EAST LANSING, Mich. (WLNS) — An East Lansing consulting firm has issued an analysis estimating that a 10-day UAW strike against the Big Three automakers could result in economic losses exceeding $5 billion.
Anderson Economic Group of East Lansing released the analysis on Thursday, saying that in its calculations of the potential economic loss, the firm estimated potential losses to UAW workers, the manufacturers, and the auto industry as whole.
AEG said that a 10-day strike against all three automakers would result in wage losses of $859 million and manufacturer losses of $989 million.
“When the UAW went on strike against GM in 2019, Michigan experienced a single-quarter recession,” said AEG’s principal and CEO, Patrick Anderson.
The 2019 strike involved 48,000 workers at more than 50 plants and lasted for six weeks.
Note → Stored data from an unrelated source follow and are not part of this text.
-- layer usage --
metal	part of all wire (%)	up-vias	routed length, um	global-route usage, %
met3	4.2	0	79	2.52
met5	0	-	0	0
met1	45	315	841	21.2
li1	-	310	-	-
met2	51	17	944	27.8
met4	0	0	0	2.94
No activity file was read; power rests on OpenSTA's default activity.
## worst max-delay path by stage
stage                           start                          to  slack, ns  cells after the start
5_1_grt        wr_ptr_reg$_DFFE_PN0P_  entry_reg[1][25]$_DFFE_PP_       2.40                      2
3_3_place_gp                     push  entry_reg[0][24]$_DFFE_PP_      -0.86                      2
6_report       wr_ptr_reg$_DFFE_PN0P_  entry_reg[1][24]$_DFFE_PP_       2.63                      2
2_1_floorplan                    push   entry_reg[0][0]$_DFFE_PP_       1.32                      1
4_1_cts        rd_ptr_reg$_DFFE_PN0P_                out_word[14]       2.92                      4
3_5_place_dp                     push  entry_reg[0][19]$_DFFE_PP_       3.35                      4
## config.mk

```make
export PLATFORM = sky130hd
export DESIGN_NAME = cpsf_ctrl
export DESIGN_NICKNAME = d
export VERILOG_FILES = /design/src/design/cpsf_pkg.sv /design/src/design/cpsf_ctrl.sv
export SDC_FILE = /design/constraint.sdc
export NUM_CORES = 1
export LEC_CHECK = 0
export BUFFER_PORTS_ARGS = -buffer_cell sky130_fd_sc_hd__buf_4
export CORE_MARGIN = 2
export CORE_UTILIZATION = 30
export CTS_BUF_LIST = sky130_fd_sc_hd__clkbuf_8
export CTS_CLUSTER_DIAMETER = 120
export DETAILED_ROUTE_END_ITERATION = 7
export PLACE_DENSITY = 0.53
export SLEW_MARGIN = 20
export SYNTH_ARGS = -nofsm -noshare
export SYNTH_HDL_FRONTEND = slang
export SYNTH_SLANG_ARGS = --single-unit
```

## constraint.sdc

```tcl
create_clock -name clk -period 18.4 [get_ports clk]
set_input_delay 0.92 -clock clk [delete_from_list [all_inputs] [get_ports clk]]
set_output_delay 0.92 -clock clk [all_outputs]
set_load 0.02 [all_outputs]
```

## src/design/cpsf_pkg.sv

```systemverilog
// Shared constants, codes and types of the colinear path segment finder.
package cpsf_pkg;

    localparam int KIND_W     = 2;
    localparam int NODE_W     = 32;
    localparam int LEN_W      = 16;
    localparam int PATH_W     = 32;
    localparam int SEG_W      = 32;
    localparam int CFG_IDX_W  = 1;
    localparam int IN_DATA_W  = 48;
    localparam int OUT_DATA_W = 128;

    localparam int DEF_MAX_TARGET_NODES = 4096;
    localparam int DEF_OFFSET_BITS      = 32;

    localparam logic [KIND_W-1:0] KIND_LOAD   = 2'd0;
    localparam logic [KIND_W-1:0] KIND_SOURCE = 2'd1;
    localparam logic [KIND_W-1:0] KIND_FINISH = 2'd2;

    localparam logic [CFG_IDX_W-1:0] REG_SOURCE_PATH = 1'd0;
    localparam logic [CFG_IDX_W-1:0] REG_TARGET_PATH = 1'd1;

    typedef struct packed {
        logic [SEG_W-1:0] seg_end;
        logic [SEG_W-1:0] seg_start;
        logic             last;
    } seg_word_t;

endpackage

```

## src/design/cpsf_ctrl.sv

```systemverilog
// Sequencer: loads target entries, extends or closes runs, scans target memory.
module cpsf_ctrl
    import cpsf_pkg::*;
#(
    parameter int MAX_TARGET_NODES = DEF_MAX_TARGET_NODES,
    parameter int OFFSET_BITS      = DEF_OFFSET_BITS,
    parameter int IDX_W            = $clog2(MAX_TARGET_NODES),
    parameter int CNT_W            = $clog2(MAX_TARGET_NODES + 1),
    parameter int ENT_W            = NODE_W + OFFSET_BITS
) (
    input  logic              clk,
    input  logic              rst_n,
    input  logic              in_valid,
    output logic              in_ready,
    input  logic [KIND_W-1:0] in_kind,
    input  logic [NODE_W-1:0] in_node,
    input  logic [LEN_W-1:0]  in_len,
    output logic              mem_we,
    output logic [IDX_W-1:0]  mem_waddr,
    output logic [ENT_W-1:0]  mem_wdata,
    output logic [IDX_W-1:0]  mem_raddr,
    input  logic [ENT_W-1:0]  mem_rdata,
    output logic              push,
    output seg_word_t         push_word,
    input  logic              q_full
);

    localparam int OFS_W = OFFSET_BITS;

    localparam logic [2:0] ST_IDLE = 3'd0;
    localparam logic [2:0] ST_EXT  = 3'd1;
    localparam logic [2:0] ST_SCAN = 3'd2;
    localparam logic [2:0] ST_FIN  = 3'd3;
    localparam logic [2:0] ST_EMIT = 3'd4;

    logic [2:0]        state_reg, state_next;
    logic [CNT_W-1:0]  count_reg, count_next;
    logic [OFS_W-1:0]  total_reg, total_next;
    logic              tclosed_reg, tclosed_next;
    logic [OFS_W-1:0]  src_ofs_reg, src_ofs_next;
    logic              sclosed_reg, sclosed_next;
    logic              active_reg, active_next;
    logic [OFS_W-1:0]  rss_reg, rss_next;
    logic [OFS_W-1:0]  rts_reg, rts_next;
    logic [CNT_W-1:0]  rni_reg, rni_next;
    logic [OFS_W-1:0]  lte_reg, lte_next;
    logic [NODE_W-1:0] node_reg, node_next;
    logic [OFS_W-1:0]  here_reg, here_next;
    logic [OFS_W-1:0]  here_end_reg, here_end_next;
    logic [CNT_W-1:0]  scan_reg, scan_next;
    logic              r1_valid_reg, r1_valid_next;
    seg_word_t         r1_reg, r1_next;
    logic              r2_valid_reg, r2_valid_next;
    seg_word_t         r2_reg, r2_next;

    logic [NODE_W-1:0] rd_node;
    logic [OFS_W-1:0]  rd_ofs;
    logic [CNT_W-1:0]  scan_inc;
    logic [CNT_W-1:0]  rni_inc;
    logic [OFS_W-1:0]  part_end;
    logic [OFS_W-1:0]  load_end;
    logic [OFS_W-1:0]  node_end;

    function automatic logic [OFS_W-1:0] sat_add(input logic [OFS_W-1:0] a,
                                                 input logic [OFS_W-1:0] b);
        logic [OFS_W:0] s;
        s = {1'b0, a} + {1'b0, b};
        return s[OFS_W] ? '1 : s[OFS_W-1:0];
    endfunction

    function automatic logic [OFS_W-1:0] max_ofs(input logic [OFS_W-1:0] a,
                                                 input logic [OFS_W-1:0] b);
        return (a > b) ? a : b;
    endfunction

    function automatic seg_word_t make_seg(input logic [OFS_W-1:0] s,
                                           input logic [OFS_W-1:0] e);
        seg_word_t w;
        w.seg_start = SEG_W'(s);
        w.seg_end   = SEG_W'(e);
        w.last      = 1'b0;
        return w;
    endfunction

    assign rd_node  = mem_rdata[NODE_W-1:0];
    assign rd_ofs   = mem_rdata[ENT_W-1:NODE_W];
    assign scan_inc = scan_reg + CNT_W'(1);
    assign rni_inc  = rni_reg + CNT_W'(1);
    // source end of a run closed before the target end
    assign part_end = sat_add(rss_reg, rd_ofs - rts_reg);
    assign load_end = sat_add(total_reg, OFS_W'(in_len));
    assign node_end = sat_add(src_ofs_reg, OFS_W'(in_len));

    always_comb
    begin
        state_next    = state_reg;
        count_next    = count_reg;
        total_next    = total_reg;
        tclosed_next  = tclosed_reg;
        src_ofs_next  = src_ofs_reg;
        sclosed_next  = sclosed_reg;
        active_next   = active_reg;
        rss_next      = rss_reg;
        rts_next      = rts_reg;
        rni_next      = rni_reg;
        lte_next      = lte_reg;
        node_next     = node_reg;
        here_next     = here_reg;
        here_end_next = here_end_reg;
        scan_next     = scan_reg;
        r1_valid_next = r1_valid_reg;
        r1_next       = r1_reg;
        r2_valid_next = r2_valid_reg;
        r2_next       = r2_reg;
        in_ready      = 1'b0;
        mem_we        = 1'b0;
        mem_waddr     = count_reg[IDX_W-1:0];
        mem_wdata     = {total_reg, in_node};
        mem_raddr     = '0;
        push          = 1'b0;
        push_word     = r1_reg;

        case (state_reg)
            ST_IDLE:
            begin
                in_ready  = 1'b1;
                mem_raddr = active_reg ? rni_reg[IDX_W-1:0] : '0;
                if (in_valid)
                begin
                    case (in_kind)
                        KIND_LOAD:
                        begin
                            if (!tclosed_reg)
                            begin
                                if (in_node == '0)
                                begin
                                    tclosed_next = 1'b1;
                                end
                                else if (count_reg != CNT_W'(MAX_TARGET_NODES))
                                begin
                                    mem_we     = 1'b1;
                                    total_next = load_end;
                                    count_next = count_reg + CNT_W'(1);
                                end
                            end
                        end
                        KIND_SOURCE:
                        begin
                            if (!sclosed_reg)
                            begin
                                if (in_node == '0)
                                begin
                                    sclosed_next = 1'b1;
                                end
                                else
                                begin
                                    here_next     = src_ofs_reg;
                                    here_end_next = node_end;
                                    src_ofs_next  = node_end;
                                    node_next     = in_node;
                                    scan_next     = '0;
                                    state_next    = active_reg ? ST_EXT : ST_SCAN;
                                end
                            end
                        end
                        KIND_FINISH:
                        begin
                            if (active_reg)
                            begin
                                state_next = ST_FIN;
                            end
                            else
                            begin
                                count_next   = '0;
                                total_next   = '0;
                                tclosed_next = 1'b0;
                                src_ofs_next = '0;
                                sclosed_next = 1'b0;
                                rss_next     = '0;
                                rts_next     = '0;
                                rni_next     = '0;
                                lte_next     = '0;
                            end
                        end
                        default:
                        begin
                        end
                    endcase
                end
            end

            ST_EXT:
            begin
                // read data holds the expected target entry; issue entry 0 for a scan
                if (rd_node == node_reg)
                begin
                    rni_next   = rni_inc;
                    state_next = ST_IDLE;
                    if (rni_inc >= count_reg)
                    begin
                        active_next = 1'b0;
                        lte_next    = max_ofs(lte_reg, total_reg);
                        if (here_end_reg > rss_reg && total_reg > rts_reg)
                        begin
                            r2_valid_next = 1'b1;
                            r2_next       = make_seg(rss_reg, here_end_reg);
                            state_next    = ST_EMIT;
                        end
                    end
                end
                else
                begin
                    active_next = 1'b0;
                    lte_next    = max_ofs(lte_reg, rd_ofs);
                    if (part_end > rss_reg && rd_ofs > rts_reg)
                    begin
                        r1_valid_next = 1'b1;
                        r1_next       = make_seg(rss_reg, part_end);
                    end
                    scan_next  = '0;
                    state_next = ST_SCAN;
                end
            end

            ST_SCAN:
            begin
                // read data holds entry scan_reg; next entry is issued now
                mem_raddr = scan_inc[IDX_W-1:0];
                if (scan_reg >= count_reg)
                begin
                    state_next = r1_valid_reg ? ST_EMIT : ST_IDLE;
                end
                else if (rd_node == node_reg && rd_ofs >= lte_reg)
                begin
                    rss_next    = here_reg;
                    rts_next    = rd_ofs;
                    rni_next    = scan_inc;
                    active_next = 1'b1;
                    state_next  = r1_valid_reg ? ST_EMIT : ST_IDLE;
                    if (scan_inc >= count_reg)
                    begin
                        active_next = 1'b0;
                        lte_next    = max_ofs(lte_reg, total_reg);
                        if (here_end_reg > here_reg && total_reg > rd_ofs)
                        begin
                            r2_valid_next = 1'b1;
                            r2_next       = make_seg(here_reg, here_end_reg);
                            state_next    = ST_EMIT;
                        end
                    end
                end
                else
                begin
                    scan_next = scan_inc;
                end
            end

            ST_FIN:
            begin
                state_next = ST_IDLE;
                if (part_end > rss_reg && rd_ofs > rts_reg)
                begin
                    r1_valid_next = 1'b1;
                    r1_next       = make_seg(rss_reg, part_end);
                    state_next    = ST_EMIT;
                end
                count_next   = '0;
                total_next   = '0;
                tclosed_next = 1'b0;
                src_ofs_next = '0;
                sclosed_next = 1'b0;
                active_next  = 1'b0;
                rss_next     = '0;
                rts_next     = '0;
                rni_next     = '0;
                lte_next     = '0;
            end

            ST_EMIT:
            begin
                if (r1_valid_reg)
                begin
                    push_word      = r1_reg;
                    push_word.last = !r2_valid_reg;
                    if (!q_full)
                    begin
                        push          = 1'b1;
                        r1_valid_next = 1'b0;
                        if (!r2_valid_reg)
                        begin
                            state_next = ST_IDLE;
                        end
                    end
                end
                else
                begin
                    push_word      = r2_reg;
                    push_word.last = 1'b1;
                    if (!q_full)
                    begin
                        push          = r2_valid_reg;
                        r2_valid_next = 1'b0;
                        state_next    = ST_IDLE;
                    end
                end
            end

            default:
            begin
                state_next = ST_IDLE;
            end
        endcase
    end

    always_ff @(posedge clk or negedge rst_n)
    begin
        if (!rst_n)
        begin
            state_reg    <= ST_IDLE;
            count_reg    <= '0;
            total_reg    <= '0;
            tclosed_reg  <= 1'b0;
            src_ofs_reg  <= '0;
            sclosed_reg  <= 1'b0;
            active_reg   <= 1'b0;
            rss_reg      <= '0;
            rts_reg      <= '0;
            rni_reg      <= '0;
            lte_reg      <= '0;
            scan_reg     <= '0;
            r1_valid_reg <= 1'b0;
            r2_valid_reg <= 1'b0;
        end
        else
        begin
            state_reg    <= state_next;
            count_reg    <= count_next;
            total_reg    <= total_next;
            tclosed_reg  <= tclosed_next;
            src_ofs_reg  <= src_ofs_next;
            sclosed_reg  <= sclosed_next;
            active_reg   <= active_next;
            rss_reg      <= rss_next;
            rts_reg      <= rts_next;
            rni_reg      <= rni_next;
            lte_reg      <= lte_next;
            scan_reg     <= scan_next;
            r1_valid_reg <= r1_valid_next;
            r2_valid_reg <= r2_valid_next;
        end
    end

    always_ff @(posedge clk)
    begin
        node_reg     <= node_next;
        here_reg     <= here_next;
        here_end_reg <= here_end_next;
        r1_reg       <= r1_next;
        r2_reg       <= r2_next;
    end

endmodule

```

==> impl_results.md <==
- Leakage: roughly 15 nW
- Final setup fails: 0
- Setup Crit Path Kind: reg -> reg
- Final Hold Viols: 0
- CP max stage cell: buf_4
- Seq/Total Area, Yosys: 0.404
- Crit. End Element: flip-flop
- Final min period: approximately 8.6 ns
- Hold-fix buffer count after cts: 0
- Worst setup SP type: flip-flop
- Post-Syn Area per Cell: approximately 9.8 um2
- Clock tree buffer depth: 3
- #FFs+latches synth: 431
- Row count: 114
- DR WL/cell: about 21 um
- Fillers: roughly 10000
- Commonest non-fill, non-tap cell in the layout: ha_1
- Total Routing Usage GR: 0.194
- Syn Inst Count: 3004
- Fraction of layout cells with a size suffix above 1: 0.157
- CTS buffer count: between 80 and 90
- H-tree depth: 3
- Drt drc: 0
- Core area: about 97000 um2
- RePlAce Congestion: 0.866
- Setup WS post-layout: approximately 9.8 ns
- Sequential Area: 11900 um2
- Clk_lat worst skew: 0.70 ns
- I/O pins: about 270
- Final WL: slightly below 100000 um
- Clock slew at reported path FFs: around 0.06 ns
- Top cell type's share of synthesized area: 0.228
- Clock Skew: 0.0322 ns
- Slew @ Worst Pin: around 1.1 ns
- Nets: between 3000 and 4000
- R2R setup slack: 9.80 ns
- CP max stage delay: roughly 0.75 ns
- Commonest register cell after synthesis: edfxtp_1
- Worst hold path type: in -> async
- Root Driver: clkbuf_8
- Unrepaired setup endpoints after global routing: false
- Congestion Overflow GR: 0
- CP Data Arrival Time: slightly below 9 ns
- Reg2reg start: rts_reg[1]$_DFFE_PN0P_
- Max Freq: around 120 MHz
- Clock sink count: about 430
- YS warnings: 0
- Post-synth EDFFs: between 200 and 250
- Vias in the first global route: between 20000 and 25000
- Slew Limit Fails: 0
- Die span in x: ~320 um
- Headroom to the max-slew limit: 0.266
- Status: complete, no violations
- Detail Placement HPWL: 76600 um
- Fraction of registers with async set/reset: 0.480
- TritonCTS clock tree: done
- Reg2Reg Depth: 29
- Setup Fix Bufs, Post-CTS: 0
- DR pass1 iterations: 5
- Synth unique cells: 87
- Max_cap viols: 0
- Buffers on Ports: approximately 270
- Commonest cells after routing, fill and taps aside: 362 x ha_1, 297 x buf_4, 283 x nand2_1
- Die outline height: roughly 320 um
- Starting density of the core: 0.304
- Setup TNS: 0 ns
- Initial antenna violation count: 11
- Area grow syn2layout: 16.3%
- CP required: approximately 19 ns
- Multi-input logic area: between 15000 and 20000 um2
- Largest net degree at the start of global routing: 102
- Via count: around 24000
- Power, Total: a little under 0.006 W
- R2R Path End: r1_reg[27]$_DFFE_PP_
- DR vias/cell: 5.20
- Pre-CTS setup slack: between 9 and 10 ns
- Power Density: roughly 170 nW/um2
- Die area: ~100000 um2
- Crit Path Max Fanout: 64
- Post_cts resized: 0
- Top post-synthesis cells by area: edfxtp_1 23%, dfrtp_1 18%, ha_1 15%
- Fin crit share: 0.467
- VDD IR-drop max: just under 0.08 mV
- First-pass GRT wire length: ~150000 um
- DR iter-0 viols: approximately 1900
- Synthesized cell area: 29500 um2
- Routed Antenna Nets: 0
- Post-synthesis net count: approximately 3500
- Post-synth top area cell: edfxtp_1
Anderson went on to say that if a potential strike in 2023 were to involve more workers, more manufacturers, and more plants, “even a short strike would impact economies throughout Michigan and across the nation.”
UAW said its current demands include double-digit pay raises for workers — Big Three CEOs have seen an average pay spike of 40% in the last four years — and more paid time off to be with families. UAW members often work 60-80 hours per week to make ends meet, say union officials.
Other UAW demands include an elimination of pay tiers; Cost of Living Adjustments; defined benefit pension for workers; retiree medical benefits; right to strike over plant closures; working-family protection program–meaning that in the case of a plant shutdown, automakers will have to pay UAW members for community-service work; an end to abuse of temp workers; and a “significant increase in retiree pay,” according to the union.
According to AFL-CIO and Detroit Free Press, The Big Three companies’ CEOs’ annual pay is about $29 million, $21 million and $25 million, respectively. AFL-CIO said the average CEO-to-worker pay ratio was 272-to-1 for S&P 500 Index companies in 2022.